Asking explicitly for confidence is quietly powerful. The agent starts asking clarifying questions when uncertainty is high, rather than barreling into an implementation while still uncertain.
Builder prompts benefit from constrained optimization framing
When the Architect hands a design to the Builder for implementation, treat the prompt as a constrained optimization problem.
A mathematical optimization is defined by an objective function (what to maximize) plus constraints (what must hold). Frame Builder prompts the same way and outputs become much more stable:
Objective: implement the login feature.
Constraints:
1. Must reuse the existing handleAuth() function.
2. Must not change the KV namespace structure.
3. Must keep test coverage at or above 80%.
4. Must complete in under 50ms of Worker CPU time.
Now the Builder isn't just writing "code that works" — it's writing code that satisfies all constraints while pursuing the objective. Leave constraints vague and the Builder tends to pick the cheapest implementation, which often means breaking your existing structure.
Three places mathematical thinking pays off
Distilled, here are the three situations where mathematical thinking has the largest impact on Antigravity agent design:
Diagnosing unexpected behavior. Instead of "let me try changing the prompt," ask structural questions: where did pruning fail? Are the negatives missing? Did I ask for confidence? You get repeatable improvements rather than guesses.
Designing multi-agent compositions. Beyond Architect → Builder, when you add reviewer / test-generator / debugger stages, defining each stage as a pruning operation on an information space makes responsibilities concrete.

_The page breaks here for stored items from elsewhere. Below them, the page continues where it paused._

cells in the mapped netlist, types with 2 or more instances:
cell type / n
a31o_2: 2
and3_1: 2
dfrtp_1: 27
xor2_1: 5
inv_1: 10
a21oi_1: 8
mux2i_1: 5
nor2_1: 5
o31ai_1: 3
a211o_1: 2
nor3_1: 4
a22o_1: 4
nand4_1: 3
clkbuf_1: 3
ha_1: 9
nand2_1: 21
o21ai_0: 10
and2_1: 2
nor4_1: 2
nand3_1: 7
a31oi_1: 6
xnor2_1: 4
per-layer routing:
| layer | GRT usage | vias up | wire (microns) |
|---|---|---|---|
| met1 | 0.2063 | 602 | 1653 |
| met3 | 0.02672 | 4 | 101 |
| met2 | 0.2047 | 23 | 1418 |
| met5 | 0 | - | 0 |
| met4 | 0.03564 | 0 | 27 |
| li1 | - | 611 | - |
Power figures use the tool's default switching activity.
===== config.mk =====
export PLATFORM = sky130hd
export DESIGN_NAME = lane_serializer
export DESIGN_NICKNAME = d
export VERILOG_FILES = /design/src/rtl/ser_pkg.sv /design/src/rtl/lane_serializer.sv
export SDC_FILE = /design/constraint.sdc
export NUM_CORES = 1
export LEC_CHECK = 0
export CELL_PAD_IN_SITES_DETAIL_PLACEMENT = 0
export CELL_PAD_IN_SITES_GLOBAL_PLACEMENT = 2
export CORE_ASPECT_RATIO = 1.75
export CORE_UTILIZATION = 31
export CTS_BUF_LIST = sky130_fd_sc_hd__clkbuf_8
export CTS_CLUSTER_DIAMETER = 100
export DETAILED_ROUTE_END_ITERATION = 8
export PLACE_DENSITY_LB_ADDON = 0.1
export SYNTH_ARGS = -nofsm -noshare
export SYNTH_HDL_FRONTEND = slang
export SYNTH_SLANG_ARGS = --single-unit

===== constraint.sdc =====
create_clock -name clk -period 2.4 [get_ports clk]
set_clock_uncertainty 0.15 [all_clocks]
set_input_delay 0.72 -clock clk [delete_from_list [all_inputs] [get_ports clk]]
set_output_delay 0.72 -clock clk [all_outputs]
set_load 0.01 [all_outputs]
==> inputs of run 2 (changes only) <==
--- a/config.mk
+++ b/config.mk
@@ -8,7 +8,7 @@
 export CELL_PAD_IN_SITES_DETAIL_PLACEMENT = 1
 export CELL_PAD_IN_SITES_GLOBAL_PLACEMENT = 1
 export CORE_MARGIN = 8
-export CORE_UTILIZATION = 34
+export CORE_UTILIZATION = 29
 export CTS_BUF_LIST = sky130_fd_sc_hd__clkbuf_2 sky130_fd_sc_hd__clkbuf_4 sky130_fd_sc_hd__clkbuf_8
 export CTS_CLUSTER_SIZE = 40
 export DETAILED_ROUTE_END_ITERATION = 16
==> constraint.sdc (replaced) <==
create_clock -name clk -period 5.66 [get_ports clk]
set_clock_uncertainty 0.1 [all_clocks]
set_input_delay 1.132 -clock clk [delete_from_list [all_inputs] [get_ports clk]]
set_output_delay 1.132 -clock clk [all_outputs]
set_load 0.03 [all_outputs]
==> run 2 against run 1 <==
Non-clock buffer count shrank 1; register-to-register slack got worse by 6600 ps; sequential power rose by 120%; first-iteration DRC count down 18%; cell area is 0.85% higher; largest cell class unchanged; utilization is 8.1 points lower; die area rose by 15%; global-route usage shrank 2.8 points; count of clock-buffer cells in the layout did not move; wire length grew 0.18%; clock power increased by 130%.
===== src/rtl/oled_pkg.sv =====
// OLED init sequencer shared definitions.
// Command table, control bytes and FSM states.
package oled_pkg;

  typedef enum logic [2:0] {
    S_IDLE,
    S_PWR_WAIT,
    S_CMD,
    S_CLR,
    S_DISP_ON,
    S_DONE,
    S_ERROR
  } state_e;

  localparam int         CMD_LEN     = 24;
  localparam logic [4:0] CMD_LAST    = 5'd23;
  localparam logic [7:0] CTRL_CMD    = 8'h00;
  localparam logic [7:0] CTRL_DATA   = 8'h40;
  localparam logic [7:0] DISP_ON_CMD = 8'hAF;
  localparam logic [7:0] SLAVE_ADDR  = 8'h7A;

  // SSD1306-style power-up command list.
  function automatic logic [7:0] cmd_byte(
    input logic [4:0] idx
  );
    logic [7:0] b;
    case (idx)
      5'd0:    b = 8'hAE;
      5'd1:    b = 8'hD5;
      5'd2:    b = 8'h80;
      5'd3:    b = 8'hA8;
      5'd4:    b = 8'h3F;
      5'd5:    b = 8'hD3;
      5'd6:    b = 8'h00;
      5'd7:    b = 8'h40;
      5'd8:    b = 8'h8D;
      5'd9:    b = 8'h14;
      5'd10:   b = 8'h20;
      5'd11:   b = 8'h00;
      5'd12:   b = 8'hA1;
      5'd13:   b = 8'hC8;
      5'd14:   b = 8'hDA;
      5'd15:   b = 8'h12;
      5'd16:   b = 8'h81;
      5'd17:   b = 8'hCF;
      5'd18:   b = 8'hD9;
      5'd19:   b = 8'hF1;
      5'd20:   b = 8'hDB;
      5'd21:   b = 8'h40;
      5'd22:   b = 8'hA4;
      5'd23:   b = 8'hA6;
      default: b = 8'hE3;
    endcase
    return b;
  endfunction

endpackage
--- config.mk ---
export PLATFORM = sky130hd
export DESIGN_NAME = psram_arb
export DESIGN_NICKNAME = d
export VERILOG_FILES = /design/src/rtl/psram_arb.sv
export SDC_FILE = /design/constraint.sdc
export NUM_CORES = 1
export LEC_CHECK = 0
export ABC_AREA = 1
export CORE_MARGIN = 2
export CORE_UTILIZATION = 45
export DETAILED_ROUTE_END_ITERATION = 10
export PLACE_DENSITY_LB_ADDON = 0.3
export REMOVE_ABC_BUFFERS = 1
export SLEW_MARGIN = 30
export SYNTH_ARGS = -nofsm -noshare
export SYNTH_HDL_FRONTEND = slang
export SYNTH_SLANG_ARGS = --single-unit
--- constraint.sdc ---
create_clock -name clk -period 4.1 [get_ports clk]
set_input_delay 0.82 -clock clk [delete_from_list [all_inputs] [get_ports clk]]
set_output_delay 0.82 -clock clk [all_outputs]
set_load 0.01 [all_outputs]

Designing agent evaluations. Subjective "does it work?" judgments are noisy. Ground evaluations in classifier-style metrics — accuracy, F-score, recall against a reference dataset — and improvement becomes quantifiable.
Closing thought: math is a language
"Mathematical thinking" sounds intimidating, but the essence is simple: it's the language for asking "structurally, what kind of problem is this?" about fuzzy phenomena.
Since I started bringing math into agent design, my prompt iteration shifted from trial-and-error to theory-driven. Instead of "let me change the prompt," I now think "this word's TF-IDF weight is too low — drop it" or "I haven't specified the negative class yet."
If you take one thing away, pick one Architect prompt you wrote recently and reread it through the three lenses: information pruning, positives vs. negatives, constrained optimization. You'll find concrete things to improve. That's where mathematical thinking about agent design starts paying off.